Today, Labradore sleeps between two waterproof sleeping bags in a tent on the edge of the bustling roadway. He starts his day with a drink and then begins his daily trek to a liquor store near Broadview and Danforth Avenues where he panhandles in hopes of saving enough money to rent an apartment.

Labradore considers the square metre of sidewalk cement to the left of the store’s entrance his office. On a sunny day he’ll spend over 10 hours sitting on a weathered cushion while keeping a close eye on a maroon baseball cap for spare change passersby.

For Labradore, living and working in public areas north of Toronto’s heavily policed downtown core is his right as a citizen of the city.

“It’s a public sidewalk,” Labradore said. “If I’m not going out of my way to cause someone grief and make their day bad, then I have a right to a sidewalk just as much as they do.”

But Labradore knows the law says otherwise. Toronto’s six-year-old-Safe Streets Act requires police to arrest individuals panhandling near bank machines, bus shelters and other public areas. Critics of the bylaw say it is only enforced in the downtown core to maintain an appearance of prosperity without addressing homelessness.

John Clarke, director of the Ontario Coalition Against Poverty see these clashing rights as the unresolved argument over accessibility to Toronto’s public space.

“There is an overwhelming argument of necessity,” he said. “If you find yourself homeless then you may need to sleep in a park, you may need to sleep in an intersection, you may need to sleep on a heating grate, you may need to stand on a street corner and ask for money.

Clarke believes when this happens when society has to accommodate the people who it has forced onto the street.

Toronto’s Advisory Committee On Homeless And Socially Isolated People attempts to find a balance between maintaining the city’s overall aesthetics while resolving the economic needs of panhandlers. Former city councillor Jane Pitfield is on record saying city council is supporting initiatives that do little to find homes for the homeless and clean up public spaces.
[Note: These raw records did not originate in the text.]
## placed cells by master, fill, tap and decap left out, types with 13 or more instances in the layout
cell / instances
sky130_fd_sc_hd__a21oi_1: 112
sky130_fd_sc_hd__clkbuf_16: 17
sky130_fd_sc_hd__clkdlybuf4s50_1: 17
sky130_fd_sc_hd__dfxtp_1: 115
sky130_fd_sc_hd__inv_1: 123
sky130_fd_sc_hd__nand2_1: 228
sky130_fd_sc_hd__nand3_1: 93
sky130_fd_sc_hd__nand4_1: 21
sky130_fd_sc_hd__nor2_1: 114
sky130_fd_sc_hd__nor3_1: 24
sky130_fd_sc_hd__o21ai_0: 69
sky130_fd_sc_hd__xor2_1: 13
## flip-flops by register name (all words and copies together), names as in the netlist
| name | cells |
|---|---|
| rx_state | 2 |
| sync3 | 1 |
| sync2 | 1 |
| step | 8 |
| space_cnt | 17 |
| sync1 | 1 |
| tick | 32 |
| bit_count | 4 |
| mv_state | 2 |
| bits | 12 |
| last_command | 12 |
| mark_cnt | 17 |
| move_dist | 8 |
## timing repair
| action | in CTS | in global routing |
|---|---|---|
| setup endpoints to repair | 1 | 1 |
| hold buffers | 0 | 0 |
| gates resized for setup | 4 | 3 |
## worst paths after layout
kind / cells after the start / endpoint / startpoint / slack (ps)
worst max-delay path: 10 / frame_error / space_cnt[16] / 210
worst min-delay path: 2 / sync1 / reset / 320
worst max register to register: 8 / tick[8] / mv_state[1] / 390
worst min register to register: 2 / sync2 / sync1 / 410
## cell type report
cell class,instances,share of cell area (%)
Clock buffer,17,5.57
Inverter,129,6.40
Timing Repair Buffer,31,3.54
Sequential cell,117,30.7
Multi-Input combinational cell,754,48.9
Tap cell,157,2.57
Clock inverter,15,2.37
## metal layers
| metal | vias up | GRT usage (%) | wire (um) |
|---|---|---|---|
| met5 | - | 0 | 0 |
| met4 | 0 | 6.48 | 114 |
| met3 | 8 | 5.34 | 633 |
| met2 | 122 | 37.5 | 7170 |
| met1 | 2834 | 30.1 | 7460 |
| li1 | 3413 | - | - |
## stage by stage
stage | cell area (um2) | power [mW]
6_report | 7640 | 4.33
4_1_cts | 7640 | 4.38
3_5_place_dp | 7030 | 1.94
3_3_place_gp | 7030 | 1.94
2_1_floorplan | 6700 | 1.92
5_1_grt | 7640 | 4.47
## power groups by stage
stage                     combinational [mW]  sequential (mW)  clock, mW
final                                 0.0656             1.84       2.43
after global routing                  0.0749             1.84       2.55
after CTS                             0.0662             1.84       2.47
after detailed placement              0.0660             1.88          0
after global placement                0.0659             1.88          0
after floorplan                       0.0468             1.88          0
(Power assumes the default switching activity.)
$ cat src/rtl/alu_pkg.sv
// Shared encodings and types for the ALU command sequencer.
// Command word layout is {sweep, op, a, b}, 9 bits.
package alu_pkg;

  localparam logic [1:0] OP_ADD = 2'b00;
  localparam logic [1:0] OP_SUB = 2'b01;
  localparam logic [1:0] OP_SHF = 2'b10;
  localparam logic [1:0] OP_EQ  = 2'b11;

  typedef enum logic [1:0] {
    IDLE  = 2'b00,
    DRIVE = 2'b01,
    OUT   = 2'b10
  } state_t;

  typedef struct packed {
    logic       sweep;
    logic [1:0] op;
    logic [2:0] a;
    logic [2:0] b;
  } cmd_t;

endpackage

$ cat src/rtl/cmd_fifo.sv
// Synchronous command FIFO, head visible combinationally on dout.
// Writes ignored when full and reads ignored when empty; full/empty come from the registered count.
module cmd_fifo #(
  parameter int DEPTH = 4,
  parameter int WIDTH = 9
) (
  input  logic             clk,
  input  logic             rst_n,
  input  logic             push,
  input  logic             pop,
  input  logic [WIDTH-1:0] din,
  output logic [WIDTH-1:0] dout,
  output logic             full,
  output logic             empty
);

  localparam int AW = $clog2(DEPTH);

  logic [WIDTH-1:0] mem [DEPTH];
  logic [AW-1:0]    wr_ptr;
  logic [AW-1:0]    rd_ptr;
  logic [AW:0]      count;
  logic             wr_en;
  logic             rd_en;

  assign full  = (count == (AW+1)'(DEPTH));
  assign empty = (count == '0);
  assign wr_en = push && !full;
  assign rd_en = pop && !empty;
  assign dout  = mem[rd_ptr];

  always_ff @(posedge clk) begin
    if (wr_en) mem[wr_ptr] <= din;
  end

  // Pointers are exactly AW bits wide, so DEPTH being a power of two gives the wrap for free.
  always_ff @(posedge clk or negedge rst_n) begin
    if (!rst_n) begin
      wr_ptr <= '0;
      rd_ptr <= '0;
      count  <= '0;
    end else begin
      if (wr_en) wr_ptr <= wr_ptr + 1'b1;
      if (rd_en) rd_ptr <= rd_ptr + 1'b1;
      case ({wr_en, rd_en})
        2'b10:   count <= count + 1'b1;
        2'b01:   count <= count - 1'b1;
        default: count <= count;
      endcase
    end
  end

endmodule

$ cat src/rtl/alu_sequencer.sv
// Time-shares the ALU between queued commands: pop, drive operands for SETTLE cycles, capture result.
// Result port holds res_* until res_ready; sweep mode steps ops 00..11 on one operand pair.
module alu_sequencer #(
  parameter int DEPTH  = 4,
  parameter int SETTLE = 1
) (
  input  logic       clk,
  input  logic       rst_n,
  input  logic       cmd_valid,
  output logic       cmd_ready,
  input  logic [1:0] cmd_op,
  input  logic [2:0] cmd_a,
  input  logic [2:0] cmd_b,
  input  logic       cmd_sweep,
  output logic [1:0] alu_sel,
  output logic [2:0] alu_a,
  output logic [2:0] alu_b,
  input  logic [3:0] alu_q,
  output logic       res_valid,
  input  logic       res_ready,
  output logic [3:0] res_data,
  output logic [1:0] res_op,
  output logic       res_last,
  output logic       busy
);

  import alu_pkg::*;

  localparam int            CW       = (SETTLE > 1) ? $clog2(SETTLE) : 1;
  localparam logic [CW-1:0] CNT_INIT = CW'(SETTLE - 1);

  state_t        state_q;
  state_t        state_d;
  cmd_t          cmd_in;
  cmd_t          head;
  logic          fifo_full;
  logic          fifo_empty;
  logic          push;
  logic          pop;
  logic [1:0]    op_r;
  logic [2:0]    a_r;
  logic [2:0]    b_r;
  logic          sweep_r;
  logic [CW-1:0] cnt;

  assign cmd_in    = '{sweep: cmd_sweep, op: cmd_op, a: cmd_a, b: cmd_b};
  assign cmd_ready = !fifo_full;
  assign push      = cmd_valid && cmd_ready;
  assign busy      = (state_q != IDLE) || !fifo_empty;

  // Operand registers drive the ALU directly, so the buses hold their last values outside DRIVE.
  assign alu_sel = op_r;
  assign alu_a   = a_r;
  assign alu_b   = b_r;

  cmd_fifo #(
    .DEPTH (DEPTH),
    .WIDTH ($bits(cmd_t))
  ) u_cmd_fifo (
    .clk   (clk),
    .rst_n (rst_n),
    .push  (push),
    .pop   (pop),
    .din   (cmd_in),
    .dout  (head),
    .full  (fifo_full),
    .empty (fifo_empty)
  );

  always_ff @(posedge clk or negedge rst_n) begin
    if (!rst_n) state_q <= IDLE;
    else        state_q <= state_d;
  end

  always_comb begin
    state_d = state_q;
    pop     = 1'b0;
    case (state_q)
      IDLE: begin
        if (!fifo_empty) begin
          pop     = 1'b1;
          state_d = DRIVE;
        end
      end
      DRIVE: begin
        if (cnt == '0) state_d = OUT;
      end
      OUT: begin
        if (res_ready) state_d = (sweep_r && op_r != OP_EQ) ? DRIVE : IDLE;
      end
      default: state_d = IDLE;
    endcase
  end

  always_ff @(posedge clk or negedge rst_n) begin
    if (!rst_n) begin
      op_r      <= OP_ADD;
      a_r       <= '0;
      b_r       <= '0;
      sweep_r   <= 1'b0;
      cnt       <= '0;
      res_valid <= 1'b0;
      res_data  <= '0;
      res_op    <= OP_ADD;
      res_last  <= 1'b0;
    end else begin
      case (state_q)
        IDLE: begin
          if (!fifo_empty) begin
            op_r    <= head.sweep ? OP_ADD : head.op;
            a_r     <= head.a;
            b_r     <= head.b;
            sweep_r <= head.sweep;
            cnt     <= CNT_INIT;
          end
        end
        DRIVE: begin
          if (cnt == '0) begin
            res_data  <= alu_q;
            res_op    <= op_r;
            res_last  <= !sweep_r || (op_r == OP_EQ);
            res_valid <= 1'b1;
          end else begin
            cnt <= cnt - 1'b1;
          end
        end
        OUT: begin
          if (res_ready) begin
            res_valid <= 1'b0;
            if (sweep_r && op_r != OP_EQ) begin
              op_r <= op_r + 1'b1;
              cnt  <= CNT_INIT;
            end
          end
        end
        default: ;
      endcase
    end
  end

endmodule

$ cat config.mk
export PLATFORM = sky130hd
export DESIGN_NAME = alu_sequencer
export DESIGN_NICKNAME = d
export VERILOG_FILES = /design/src/rtl/alu_pkg.sv /design/src/rtl/cmd_fifo.sv /design/src/rtl/alu_sequencer.sv
export SDC_FILE = /design/constraint.sdc
export NUM_CORES = 1
export LEC_CHECK = 0
export CAP_MARGIN = 20
export CORE_UTILIZATION = 25
export DETAILED_ROUTE_END_ITERATION = 16
export HOLD_SLACK_MARGIN = 0.1
export PLACE_DENSITY = 0.51
export SYNTH_ARGS = -nofsm -noshare
export SYNTH_HDL_FRONTEND = slang
export SYNTH_HIERARCHICAL = 1
export SYNTH_SLANG_ARGS = --single-unit
$ cat constraint.sdc
create_clock -name clk -period 6.75 [get_ports clk]
set_input_delay 1.35 -clock clk [delete_from_list [all_inputs] [get_ports clk]]
set_output_delay 1.35 -clock clk [all_outputs]
set_load 0.01 [all_outputs]
==> results of run 1 <==
power groups by stage:
stage | Combinational, W | Clock [W] | Sequential (W)
floorplan | 0.000382 | 0 | 0.000619
global placement | 0.000533 | 0 | 0.000652
detailed placement | 0.000541 | 0 | 0.000656
CTS | 0.000540 | 0.000371 | 0.000649
global route | 0.000584 | 0.000387 | 0.000668
finish | 0.000527 | 0.000359 | 0.000643
state kept, by name, summed over array words and instances, names as in the netlist:
name	count
res_data	4
sweep_r	1
res_op	2
u_cmd_fifo/mem	36
alu_sel	2
res_last	1
u_cmd_fifo/wr_ptr	2
u_cmd_fifo/count	3
state_q	2
alu_b	3
alu_a	3
res_valid	1
u_cmd_fifo/rd_ptr	2
Yosys cell counts:
| cell | instances | area [um^2] |
|---|---|---|
| dfrtp_1 | 26 | 651 |
| nand2b_1 | 1 | 6.26 |
| nor2b_4 | 1 | 13.8 |
| mux2_4 | 1 | 15.0 |
| nor2b_1 | 3 | 18.8 |
| and2_2 | 4 | 30.0 |
| mux4_2 | 9 | 203 |
| nor2_1 | 4 | 15.0 |
| nor4b_1 | 1 | 8.76 |
| buf_4 | 2 | 15.0 |
| o21ai_0 | 3 | 15.0 |
| nand2_1 | 1 | 3.75 |
| nand3_1 | 1 | 5.00 |
| mux2i_1 | 1 | 10.0 |
| a21oi_1 | 1 | 5.00 |
| a211oi_1 | 1 | 7.51 |
| nor3_1 | 1 | 5.00 |
| o31a_2 | 1 | 10.0 |
| a32oi_1 | 1 | 8.76 |
| nor3b_4 | 1 | 18.8 |
| or3_1 | 3 | 18.8 |
| o21bai_1 | 1 | 7.51 |
| a31oi_1 | 1 | 6.26 |
| nor3_4 | 1 | 16.3 |
| xor2_1 | 3 | 26.3 |
| buf_2 | 2 | 10.0 |
| mux2_2 | 13 | 146 |
| buf_6 | 1 | 11.3 |
| edfxtp_1 | 36 | 1080 |
| xnor2_1 | 3 | 26.3 |
| o311a_1 | 1 | 10.0 |
| nand3b_1 | 1 | 7.51 |
| ha_1 | 6 | 75.1 |
| inv_1 | 11 | 41.3 |
| fa_1 | 1 | 20.0 |
path summary, 6_finish.rpt:
kind / startpoint / end / slack (ns) / depth (start not counted)
min in group asynchronous: rst_n / res_valid$_DFFE_PN0P_ / 1.39 / 2
setup / recovery: u_cmd_fifo/count[0]$_DFFE_PN0P_ / busy / 3.13 / 4
setup reg to reg: u_cmd_fifo/count[0]$_DFFE_PN0P_ / u_cmd_fifo/count[2]$_DFFE_PN0P_ / 4.27 / 9
max in group asynchronous: rst_n / u_cmd_fifo/rd_ptr[1]$_DFFE_PN0P_ / 5.08 / 2
hold / removal: sweep_r$_DFFE_PN0P_ / res_last$_DFFE_PN0P_ / 0.50 / 1
hold reg to reg: sweep_r$_DFFE_PN0P_ / res_last$_DFFE_PN0P_ / 0.50 / 1
logic make-up after synthesis:
logic type                 Yosys count  share of synthesized area [%]
and+or+nand+nor                     23                           6.53
muxes                               24                           14.6
DFF                                 62                           67.4
AOI/OAI and AO/OA                   10                           2.73
buffers and inverters               16                           3.02
xor gates and xnor gates             6                           2.05
adders and majority gates            7                           3.70
worst reg2reg max path, stage by stage (launching register included):
cell	delay, ns
dfrtp_1	0.48
nor3_1	0.17
nor3_4	0.46
o31a_2	0.29
ha_1	0.18
inv_1	0.06
fa_1	0.37
xor2_1	0.15
nor2_1	0.11
xor2_1	0.15
per-stage QoR:
step / total power (W) / std cells / instance area [um^2]
final: 0.00153 / 327 / 3270
after global routing: 0.00164 / 327 / 3270
after CTS: 0.00156 / 327 / 3270
after detailed placement: 0.00120 / 311 / 3050
after global placement: 0.00119 / 311 / 3050
after floorplan: 0.00100 / 148 / 2570
layer usage:
metal / vias to the layer above / track usage, % / part of all wire, %
met2: 23 / 14.8 / 49
met4: 0 / 4.55 / 2.0
met5: - / 0 / 0
li1: 625 / - / -
met3: 8 / 3.70 / 4.1
met1: 665 / 12.1 / 45
cell type report:
class / count / area share [%]
well taps: 133 / 5.09
inverters: 11 / 1.26
clock inverters: 7 / 2.95
clock buffers: 9 / 3.79
flip-flops and latches: 62 / 53.0
multi-input cells: 70 / 23.2
repair buffers: 35 / 10.6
“There has been a complacency making the problem an industry when there needs to be change,” she said. “Panhandling has become far too common and people who normally come into Toronto complain about how aggressive panhandlers can be. So now our neighbours in the 905 area won’t travel into the downtown core.”
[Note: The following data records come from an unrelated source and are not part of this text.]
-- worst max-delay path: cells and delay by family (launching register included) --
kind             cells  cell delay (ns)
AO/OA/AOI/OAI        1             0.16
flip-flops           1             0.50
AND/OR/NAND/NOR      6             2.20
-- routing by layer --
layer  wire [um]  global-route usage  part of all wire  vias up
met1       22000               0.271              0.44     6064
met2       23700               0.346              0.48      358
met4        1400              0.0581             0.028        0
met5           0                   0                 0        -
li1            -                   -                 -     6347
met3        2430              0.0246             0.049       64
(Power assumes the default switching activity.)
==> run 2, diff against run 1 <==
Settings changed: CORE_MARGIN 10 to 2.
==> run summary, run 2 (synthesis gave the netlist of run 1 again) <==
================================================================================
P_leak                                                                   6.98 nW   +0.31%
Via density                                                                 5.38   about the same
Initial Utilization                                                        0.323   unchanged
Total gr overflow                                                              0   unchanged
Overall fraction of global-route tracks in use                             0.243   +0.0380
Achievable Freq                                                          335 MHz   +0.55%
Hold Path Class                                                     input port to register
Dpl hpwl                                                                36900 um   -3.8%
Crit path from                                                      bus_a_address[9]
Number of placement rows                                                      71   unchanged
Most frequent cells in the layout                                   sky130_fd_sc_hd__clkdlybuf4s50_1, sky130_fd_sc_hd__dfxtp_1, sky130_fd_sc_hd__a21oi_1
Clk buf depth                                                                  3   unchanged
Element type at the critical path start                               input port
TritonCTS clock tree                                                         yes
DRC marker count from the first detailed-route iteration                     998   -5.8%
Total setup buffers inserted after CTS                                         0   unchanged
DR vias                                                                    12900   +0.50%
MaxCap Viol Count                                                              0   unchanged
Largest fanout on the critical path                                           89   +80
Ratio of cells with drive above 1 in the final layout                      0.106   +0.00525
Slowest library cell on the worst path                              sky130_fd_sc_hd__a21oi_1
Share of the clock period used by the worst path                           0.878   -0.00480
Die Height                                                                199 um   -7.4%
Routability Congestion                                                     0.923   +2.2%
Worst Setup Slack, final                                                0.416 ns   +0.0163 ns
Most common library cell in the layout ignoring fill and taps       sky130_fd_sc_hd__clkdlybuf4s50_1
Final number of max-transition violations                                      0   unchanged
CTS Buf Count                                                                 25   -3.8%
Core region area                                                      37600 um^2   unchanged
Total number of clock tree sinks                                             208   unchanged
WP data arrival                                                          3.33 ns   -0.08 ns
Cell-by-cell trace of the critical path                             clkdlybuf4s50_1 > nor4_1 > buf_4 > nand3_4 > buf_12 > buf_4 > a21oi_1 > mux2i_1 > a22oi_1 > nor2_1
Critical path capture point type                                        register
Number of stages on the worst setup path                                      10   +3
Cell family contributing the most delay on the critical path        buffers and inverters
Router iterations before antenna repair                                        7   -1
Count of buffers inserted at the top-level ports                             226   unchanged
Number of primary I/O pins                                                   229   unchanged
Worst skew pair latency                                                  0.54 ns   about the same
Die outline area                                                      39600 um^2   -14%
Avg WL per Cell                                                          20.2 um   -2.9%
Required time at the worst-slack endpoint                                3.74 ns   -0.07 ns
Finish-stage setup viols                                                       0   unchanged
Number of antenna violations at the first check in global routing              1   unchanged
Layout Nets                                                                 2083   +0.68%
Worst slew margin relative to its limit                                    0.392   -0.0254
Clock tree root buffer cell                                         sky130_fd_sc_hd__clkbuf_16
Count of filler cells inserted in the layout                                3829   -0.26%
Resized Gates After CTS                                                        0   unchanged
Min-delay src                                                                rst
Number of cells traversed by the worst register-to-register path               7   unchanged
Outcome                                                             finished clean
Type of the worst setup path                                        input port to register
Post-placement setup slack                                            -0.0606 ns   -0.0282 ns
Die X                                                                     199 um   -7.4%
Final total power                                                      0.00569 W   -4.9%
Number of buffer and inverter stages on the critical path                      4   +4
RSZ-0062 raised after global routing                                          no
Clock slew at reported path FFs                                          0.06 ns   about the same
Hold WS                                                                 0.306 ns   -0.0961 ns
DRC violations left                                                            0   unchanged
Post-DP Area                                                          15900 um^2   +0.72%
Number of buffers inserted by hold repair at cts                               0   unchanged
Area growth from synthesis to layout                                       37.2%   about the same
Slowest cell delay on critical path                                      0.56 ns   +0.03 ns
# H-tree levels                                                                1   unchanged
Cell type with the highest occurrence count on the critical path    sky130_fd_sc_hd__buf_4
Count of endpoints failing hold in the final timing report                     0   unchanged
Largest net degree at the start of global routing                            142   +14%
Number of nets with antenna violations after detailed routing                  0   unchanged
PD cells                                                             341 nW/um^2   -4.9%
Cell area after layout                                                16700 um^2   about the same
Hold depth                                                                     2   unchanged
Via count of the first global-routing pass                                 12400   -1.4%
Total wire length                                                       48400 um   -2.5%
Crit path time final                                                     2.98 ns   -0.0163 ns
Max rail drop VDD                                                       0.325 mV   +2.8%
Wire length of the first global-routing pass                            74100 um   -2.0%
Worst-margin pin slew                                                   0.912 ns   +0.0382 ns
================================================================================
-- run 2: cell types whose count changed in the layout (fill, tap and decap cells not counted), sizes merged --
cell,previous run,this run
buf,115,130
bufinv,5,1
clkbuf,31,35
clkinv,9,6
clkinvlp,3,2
Labradore knows that he can’t work downtown so he avoids the area and its politics entirely.

“If you go downtown you can’t even sit there for five seconds and the cops are right on you,” he said. “You’ve got bicycle cops, you got cars and you’ve got foot. Up here on the Danforth they don’t bother you unless you bother someone else.”

Clarke said that focusing on the downtown core separates claims to public space economically rather than ethically.

“In practice that claim (to public space) is stratified according to people’s economic situation,” he said.

Clarke points out that a movie production filming downtown paralyzes the city’s main traffic arteries, which in turn negatively affects area businesses and pedestrians. Clarke says because the city stands to make a profit the production is portrayed as a benefit rather than a problem.

Meanwhile Labradore maintains his claim to the spot in front of the liquor store but tries not to bother people. He is mindful of the bylaw so he tolerates pedestrians crowding his panhandling space on a busy Saturday afternoon.

“Sometimes you get snotty remarks and sometimes you get something. Then sometimes you get nothing,” he said.